Excerpts from a dataset

........

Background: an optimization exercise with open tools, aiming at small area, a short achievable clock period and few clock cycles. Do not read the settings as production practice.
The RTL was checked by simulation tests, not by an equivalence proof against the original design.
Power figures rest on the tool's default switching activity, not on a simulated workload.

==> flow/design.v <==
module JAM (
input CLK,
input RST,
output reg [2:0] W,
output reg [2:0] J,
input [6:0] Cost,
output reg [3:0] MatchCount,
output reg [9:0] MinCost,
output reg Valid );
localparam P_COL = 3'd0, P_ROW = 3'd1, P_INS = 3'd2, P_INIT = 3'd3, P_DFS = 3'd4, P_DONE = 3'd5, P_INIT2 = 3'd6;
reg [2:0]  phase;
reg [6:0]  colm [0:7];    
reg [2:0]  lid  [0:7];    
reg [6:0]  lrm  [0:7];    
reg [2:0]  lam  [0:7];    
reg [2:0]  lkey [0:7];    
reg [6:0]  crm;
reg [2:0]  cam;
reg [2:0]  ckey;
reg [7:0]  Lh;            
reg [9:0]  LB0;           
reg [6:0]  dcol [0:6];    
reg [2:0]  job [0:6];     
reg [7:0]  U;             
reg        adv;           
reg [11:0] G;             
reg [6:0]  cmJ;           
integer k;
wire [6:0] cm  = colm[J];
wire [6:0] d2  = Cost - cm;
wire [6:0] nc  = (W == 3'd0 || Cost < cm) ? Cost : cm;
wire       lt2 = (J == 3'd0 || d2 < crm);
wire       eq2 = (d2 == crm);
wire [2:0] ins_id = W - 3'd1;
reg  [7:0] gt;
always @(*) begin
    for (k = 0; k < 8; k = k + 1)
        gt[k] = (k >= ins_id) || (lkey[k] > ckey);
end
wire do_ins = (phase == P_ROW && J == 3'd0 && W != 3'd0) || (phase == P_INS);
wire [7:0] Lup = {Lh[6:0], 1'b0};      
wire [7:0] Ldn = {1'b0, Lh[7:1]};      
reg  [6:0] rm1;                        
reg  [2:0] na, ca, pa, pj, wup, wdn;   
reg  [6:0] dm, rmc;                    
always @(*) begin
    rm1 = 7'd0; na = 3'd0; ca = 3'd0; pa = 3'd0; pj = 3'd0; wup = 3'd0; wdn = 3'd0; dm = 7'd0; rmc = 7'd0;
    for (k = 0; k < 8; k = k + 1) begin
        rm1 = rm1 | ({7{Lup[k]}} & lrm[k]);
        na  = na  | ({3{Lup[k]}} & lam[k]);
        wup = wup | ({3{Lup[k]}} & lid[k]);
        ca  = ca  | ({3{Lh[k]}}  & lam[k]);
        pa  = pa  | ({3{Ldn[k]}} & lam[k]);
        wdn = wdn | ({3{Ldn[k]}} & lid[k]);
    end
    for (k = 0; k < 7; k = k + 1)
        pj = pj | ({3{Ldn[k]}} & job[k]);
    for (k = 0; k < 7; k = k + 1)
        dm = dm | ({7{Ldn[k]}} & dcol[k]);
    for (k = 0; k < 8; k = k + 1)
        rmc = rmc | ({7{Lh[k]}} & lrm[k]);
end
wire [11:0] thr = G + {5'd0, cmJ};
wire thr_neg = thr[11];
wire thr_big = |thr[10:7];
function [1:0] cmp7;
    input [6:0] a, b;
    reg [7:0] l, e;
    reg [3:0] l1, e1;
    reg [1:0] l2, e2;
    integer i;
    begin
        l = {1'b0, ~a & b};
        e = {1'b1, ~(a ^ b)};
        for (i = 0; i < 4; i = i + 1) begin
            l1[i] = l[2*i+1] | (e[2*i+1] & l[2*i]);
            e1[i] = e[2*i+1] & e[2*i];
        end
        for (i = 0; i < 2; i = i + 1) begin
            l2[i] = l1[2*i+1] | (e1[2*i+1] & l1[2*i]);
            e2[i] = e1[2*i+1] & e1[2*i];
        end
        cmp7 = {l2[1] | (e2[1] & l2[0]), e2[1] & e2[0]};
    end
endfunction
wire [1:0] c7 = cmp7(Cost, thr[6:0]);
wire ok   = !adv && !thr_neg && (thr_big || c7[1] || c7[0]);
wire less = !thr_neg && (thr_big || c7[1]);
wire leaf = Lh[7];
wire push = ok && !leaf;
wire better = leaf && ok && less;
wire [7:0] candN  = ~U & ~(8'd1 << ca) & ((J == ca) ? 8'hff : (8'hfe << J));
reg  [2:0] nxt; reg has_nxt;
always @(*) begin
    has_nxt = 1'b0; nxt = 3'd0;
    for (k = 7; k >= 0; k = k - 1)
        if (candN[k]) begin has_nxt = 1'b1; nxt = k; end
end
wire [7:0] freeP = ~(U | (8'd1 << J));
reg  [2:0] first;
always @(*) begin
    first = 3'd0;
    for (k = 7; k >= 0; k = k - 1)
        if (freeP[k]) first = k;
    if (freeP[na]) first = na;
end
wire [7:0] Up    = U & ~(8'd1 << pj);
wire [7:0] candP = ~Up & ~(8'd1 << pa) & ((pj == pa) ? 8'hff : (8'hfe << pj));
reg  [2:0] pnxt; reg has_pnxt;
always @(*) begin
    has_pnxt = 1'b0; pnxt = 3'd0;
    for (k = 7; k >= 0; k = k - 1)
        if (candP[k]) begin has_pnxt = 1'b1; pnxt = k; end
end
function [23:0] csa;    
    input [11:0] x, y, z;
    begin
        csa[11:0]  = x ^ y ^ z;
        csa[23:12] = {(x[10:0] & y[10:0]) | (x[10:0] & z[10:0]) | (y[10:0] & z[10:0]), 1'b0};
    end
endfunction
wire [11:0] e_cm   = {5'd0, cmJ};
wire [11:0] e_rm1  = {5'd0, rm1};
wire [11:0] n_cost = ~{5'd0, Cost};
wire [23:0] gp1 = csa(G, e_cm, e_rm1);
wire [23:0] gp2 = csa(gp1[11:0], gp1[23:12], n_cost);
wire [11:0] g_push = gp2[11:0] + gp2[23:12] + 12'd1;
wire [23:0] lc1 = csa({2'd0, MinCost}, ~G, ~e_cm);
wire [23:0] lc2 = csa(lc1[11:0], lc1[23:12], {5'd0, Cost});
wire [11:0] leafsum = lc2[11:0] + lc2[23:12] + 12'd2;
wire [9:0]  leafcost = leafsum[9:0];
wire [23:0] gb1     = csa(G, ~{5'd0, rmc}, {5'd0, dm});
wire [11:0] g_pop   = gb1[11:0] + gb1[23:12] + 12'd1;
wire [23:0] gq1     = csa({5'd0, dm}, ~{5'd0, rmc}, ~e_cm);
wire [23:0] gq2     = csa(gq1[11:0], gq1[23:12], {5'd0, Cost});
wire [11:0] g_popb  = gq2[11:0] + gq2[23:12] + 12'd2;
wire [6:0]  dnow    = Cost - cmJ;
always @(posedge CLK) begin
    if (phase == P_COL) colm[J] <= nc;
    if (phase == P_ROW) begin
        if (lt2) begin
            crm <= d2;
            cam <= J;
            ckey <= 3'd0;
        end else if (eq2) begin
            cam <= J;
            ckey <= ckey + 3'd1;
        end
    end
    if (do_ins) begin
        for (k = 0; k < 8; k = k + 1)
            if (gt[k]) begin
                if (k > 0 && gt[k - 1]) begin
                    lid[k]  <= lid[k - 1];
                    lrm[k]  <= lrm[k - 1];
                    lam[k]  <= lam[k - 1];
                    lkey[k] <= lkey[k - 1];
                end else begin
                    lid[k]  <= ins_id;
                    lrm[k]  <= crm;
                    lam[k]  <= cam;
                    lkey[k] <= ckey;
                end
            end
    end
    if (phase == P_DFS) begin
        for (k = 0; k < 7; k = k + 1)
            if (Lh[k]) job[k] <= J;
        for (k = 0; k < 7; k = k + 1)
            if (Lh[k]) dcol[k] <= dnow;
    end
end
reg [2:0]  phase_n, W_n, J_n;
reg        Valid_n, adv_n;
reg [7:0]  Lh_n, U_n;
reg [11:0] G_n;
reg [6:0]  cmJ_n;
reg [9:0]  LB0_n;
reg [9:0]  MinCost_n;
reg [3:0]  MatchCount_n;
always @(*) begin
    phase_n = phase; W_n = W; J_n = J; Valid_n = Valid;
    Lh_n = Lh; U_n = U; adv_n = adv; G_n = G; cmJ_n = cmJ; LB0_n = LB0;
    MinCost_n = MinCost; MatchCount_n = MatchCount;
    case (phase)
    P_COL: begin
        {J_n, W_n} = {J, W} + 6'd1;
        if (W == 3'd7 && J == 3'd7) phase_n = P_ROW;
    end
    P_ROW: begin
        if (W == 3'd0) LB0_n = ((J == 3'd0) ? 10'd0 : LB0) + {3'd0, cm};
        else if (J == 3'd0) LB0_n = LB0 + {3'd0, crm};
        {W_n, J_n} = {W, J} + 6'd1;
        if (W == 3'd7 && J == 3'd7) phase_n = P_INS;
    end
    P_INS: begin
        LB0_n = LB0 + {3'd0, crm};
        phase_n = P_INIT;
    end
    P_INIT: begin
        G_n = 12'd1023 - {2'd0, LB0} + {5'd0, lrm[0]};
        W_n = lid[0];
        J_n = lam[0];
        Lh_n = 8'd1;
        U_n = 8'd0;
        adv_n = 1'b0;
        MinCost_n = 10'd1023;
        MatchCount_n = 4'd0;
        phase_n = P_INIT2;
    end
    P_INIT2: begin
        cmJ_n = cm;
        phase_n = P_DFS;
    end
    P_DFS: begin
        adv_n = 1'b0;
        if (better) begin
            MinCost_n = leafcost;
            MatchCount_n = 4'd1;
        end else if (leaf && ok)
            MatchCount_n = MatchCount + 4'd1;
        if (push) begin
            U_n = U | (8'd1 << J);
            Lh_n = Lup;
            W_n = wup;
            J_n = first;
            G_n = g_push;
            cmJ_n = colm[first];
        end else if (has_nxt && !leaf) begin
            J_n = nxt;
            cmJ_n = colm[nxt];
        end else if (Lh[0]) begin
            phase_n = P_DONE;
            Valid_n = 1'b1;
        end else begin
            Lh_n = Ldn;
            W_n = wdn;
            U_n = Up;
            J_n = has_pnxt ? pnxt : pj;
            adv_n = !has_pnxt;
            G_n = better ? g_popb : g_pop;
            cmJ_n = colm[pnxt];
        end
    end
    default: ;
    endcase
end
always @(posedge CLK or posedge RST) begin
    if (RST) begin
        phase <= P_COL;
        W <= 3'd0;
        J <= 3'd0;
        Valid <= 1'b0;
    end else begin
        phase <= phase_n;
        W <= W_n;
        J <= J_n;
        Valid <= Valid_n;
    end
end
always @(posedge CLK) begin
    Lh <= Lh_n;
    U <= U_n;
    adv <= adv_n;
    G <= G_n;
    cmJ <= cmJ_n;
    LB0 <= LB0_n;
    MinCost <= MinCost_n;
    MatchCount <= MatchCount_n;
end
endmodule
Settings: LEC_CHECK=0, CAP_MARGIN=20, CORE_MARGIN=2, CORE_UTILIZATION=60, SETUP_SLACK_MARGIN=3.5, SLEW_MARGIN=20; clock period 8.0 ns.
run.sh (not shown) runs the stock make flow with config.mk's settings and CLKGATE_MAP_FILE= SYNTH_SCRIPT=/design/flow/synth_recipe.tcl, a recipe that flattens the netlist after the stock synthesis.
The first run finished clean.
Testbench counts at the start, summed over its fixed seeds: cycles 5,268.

........

Task directions — An exact copy of the lines above, from the one containing "l2[i] = l1[2*i+1]" through the one containing "wire [1:0] c7 = cmp7(Cost, thr[6:0]);", is the whole of the answer.

Response box —
            l2[i] = l1[2*i+1] | (e1[2*i+1] & l1[2*i]);
            e2[i] = e1[2*i+1] & e1[2*i];
        end
        cmp7 = {l2[1] | (e2[1] & l2[0]), e2[1] & e2[0]};
    end
endfunction
wire [1:0] c7 = cmp7(Cost, thr[6:0]);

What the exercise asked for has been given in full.